以下、シリーズの細目を眺めて行こう。要領は『ほんとうにあったおばけの話』シリーズと同じく、話の末尾の( )内にある注記を引用し、また話の中に見える事件の起こった時期を抜き出して置いた。人名は男女が判明する程度までボカして伏字にした。また『ほんとうにあったおばけの話』に再録されている話にはその旨注記した。

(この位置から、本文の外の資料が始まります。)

==> inputs of job 3648 <==
Design decode, start of the top module:
module decode(
	clk		,
	rst_n		,
	data_in	,
	data_out	
	);
	input clk;
	input rst_n;
	input [1:0] data_in;	 
	output reg data_out;
	wire [1:0] dis_00,dis_01,dis_10,dis_11;
	wire [31:0] add_1,add_2,add_3,add_4,add_5,add_6,add_7,add_8;
	reg [9:0]	path_s0,path_s1,path_s2,path_s3;   
	reg [31:0]	dis_s0,dis_s1,dis_s2,dis_s3;
	reg [19:0]count_clear;
	assign dis_00=data_in[1]+data_in[0];
	assign dis_01=data_in[1]+(data_in[0]^1'b1);
	assign dis_10=(data_in[1]^1'b1)+data_in[0];
	assign dis_11=(data_in[1]^1'b1)+(data_in[0]^1'b1);
	always @(posedge clk or negedge rst_n)
		if (rst_n==1'b0)
			count_clear<=20'b0;
		else if (count_clear>=20'd50000)
			count_clear<=20'b0;
		else
			count_clear<=count_clear+1'b1;
	assign add_1=dis_00+dis_s0;  
	assign add_2=dis_11+dis_s2;
	always @(posedge clk or negedge rst_n)
	begin
		if (rst_n==1'b0) 
			begin
				path_s0=10'b0;
				dis_s0=32'b0;
			end
		else if (count_clear==20'd50000)
			begin
				path_s0=10'b0;
				dis_s0=32'b0;
			end
		else if (add_1<=add_2)
			begin
  ...
Settings: LEC_CHECK=0, CAP_MARGIN=20, CORE_MARGIN=2, CORE_UTILIZATION=71, CTS_CLUSTER_DIAMETER=353, CTS_CLUSTER_SIZE=37, HOLD_SLACK_MARGIN=-0.09, PLACE_DENSITY=0.64, SLEW_MARGIN=20; clock period 4.87 ns.
run.sh (not shown) runs the stock make flow with config.mk's settings and CLKGATE_MAP_FILE=.
==> job 2366: changes against job 3648 <==
Settings changed: CORE_UTILIZATION 71 to 67, HOLD_SLACK_MARGIN -0.09 to not set, PLACE_DENSITY 0.64 to 0.6.
==> job 2186: changes against job 3648 <==
Settings changed: CORE_UTILIZATION 71 to 40, CTS_CLUSTER_DIAMETER 353 to 180, CTS_CLUSTER_SIZE 37 to not set, HOLD_SLACK_MARGIN -0.09 to not set, PLACE_DENSITY 0.64 to 0.6, SLEW_MARGIN 20 to 5.
==> flow/constraint.sdc (replaced) <==
create_clock -name core_clock -period 6.0 [get_ports {clk}]
set_input_delay 1.2000 -clock core_clock [delete_from_list [all_inputs] [get_ports {clk}]]
set_output_delay 1.2000 -clock core_clock [all_outputs]
set_load 0.01 [all_outputs]
==> notes <==
- Of job 2366 and job 2186, job 2186 has the higher worst setup slack (gap 380 ps).
- In critical path depth, job 2186 and job 2366 do not differ.
- Against job 2366, the clock power of job 2186 is lower by 17%.
- Between job 2366 and job 2186, the lower core utilization is in job 2186 (gap 40 points).
- Against job 2186, the non-clock buffer count of job 2366 is higher by 234.
- Between job 2366 and job 2186, the lower combinational power is in job 2186 (gap about 60%, measured against job 2186).
- Job 2186 produced a clean layout. Job 2366 finished but fails on negative setup slack. Job 3648 never finished: it broke off in global routing (5_1_grt).
- Of job 2186 and job 2366, job 2366 has the higher design area (gap about 10%, measured against job 2366).
- Between job 2186 and job 2366, the lower power is in job 2186 (gap about 32%, measured against job 2366).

『消えてしまった少女(現代の民話・おばけシリーズ 1)』(1975年3月発行)当時の児童書は奥付にカード記入用のデータが「N.D.C.913 偕成社 208p. 22cm 1975年」と整理されている。
田代美津子「消えてしまった少女」(10〜20頁)
……(元、岩手県花巻市在住の佐々木■三氏の話による)昭和二十八年六月
植木雅子「おばけがくれた青い紙」(21〜30頁)→『ほんとうにあったおばけの話③』
……(高知市塩屋崎町・潮江小学校につたわる話による)
本木洋子「ネコかぼちゃ」(31〜44頁)
……(茨城県北茨城市平潟生まれの石井■■郎氏の話による)今から百年もまえ
小沢長治「髪の毛のながいむすめ」(45〜55頁)
……(東京都立川市砂川町につたわる話による)日本がアメリカと戦争していたころ
松谷みよ子「怪談をつくる話」(56〜61頁)→『ほんとうにあったおばけの話①』
……(旧制姫路高校につたわる話による)
中尾美和「そば一本」(62〜72頁)……(祖母の寝物語より)明治なかばをすぎたころ
千川あゆ子「銭湯から出てきた人」(73〜77頁)
……(東京都北区田端在住の松岡■夫氏の話による)
鈴木逸郎「寄宿舎のおばけタロヒ」(78〜90頁)
……(岩手師範学校女子寄宿舎につたわる話による)
平野ますみ「茂平のくわ」(91〜101頁)→『ほんとうにあったおばけの話②』
……(静岡県磐田郡水窪町の山奥の過疎の村の老婆の話による)
和田寛「ちんちん電車とようかい」(102〜109頁)
……(事件当時の新聞の報道及び和歌山市高松寺住職の話による)明治四十二年/大正のすえ
比江島重孝「おれいにきたゆうれい」(110〜116頁)
……(宮崎県高千穂町三田井の興梠■■ノさんの話による)昭和のはじめごろ
中村ときを「しょうじのむこうの声」(117〜126頁)……(細田■夫氏の話による)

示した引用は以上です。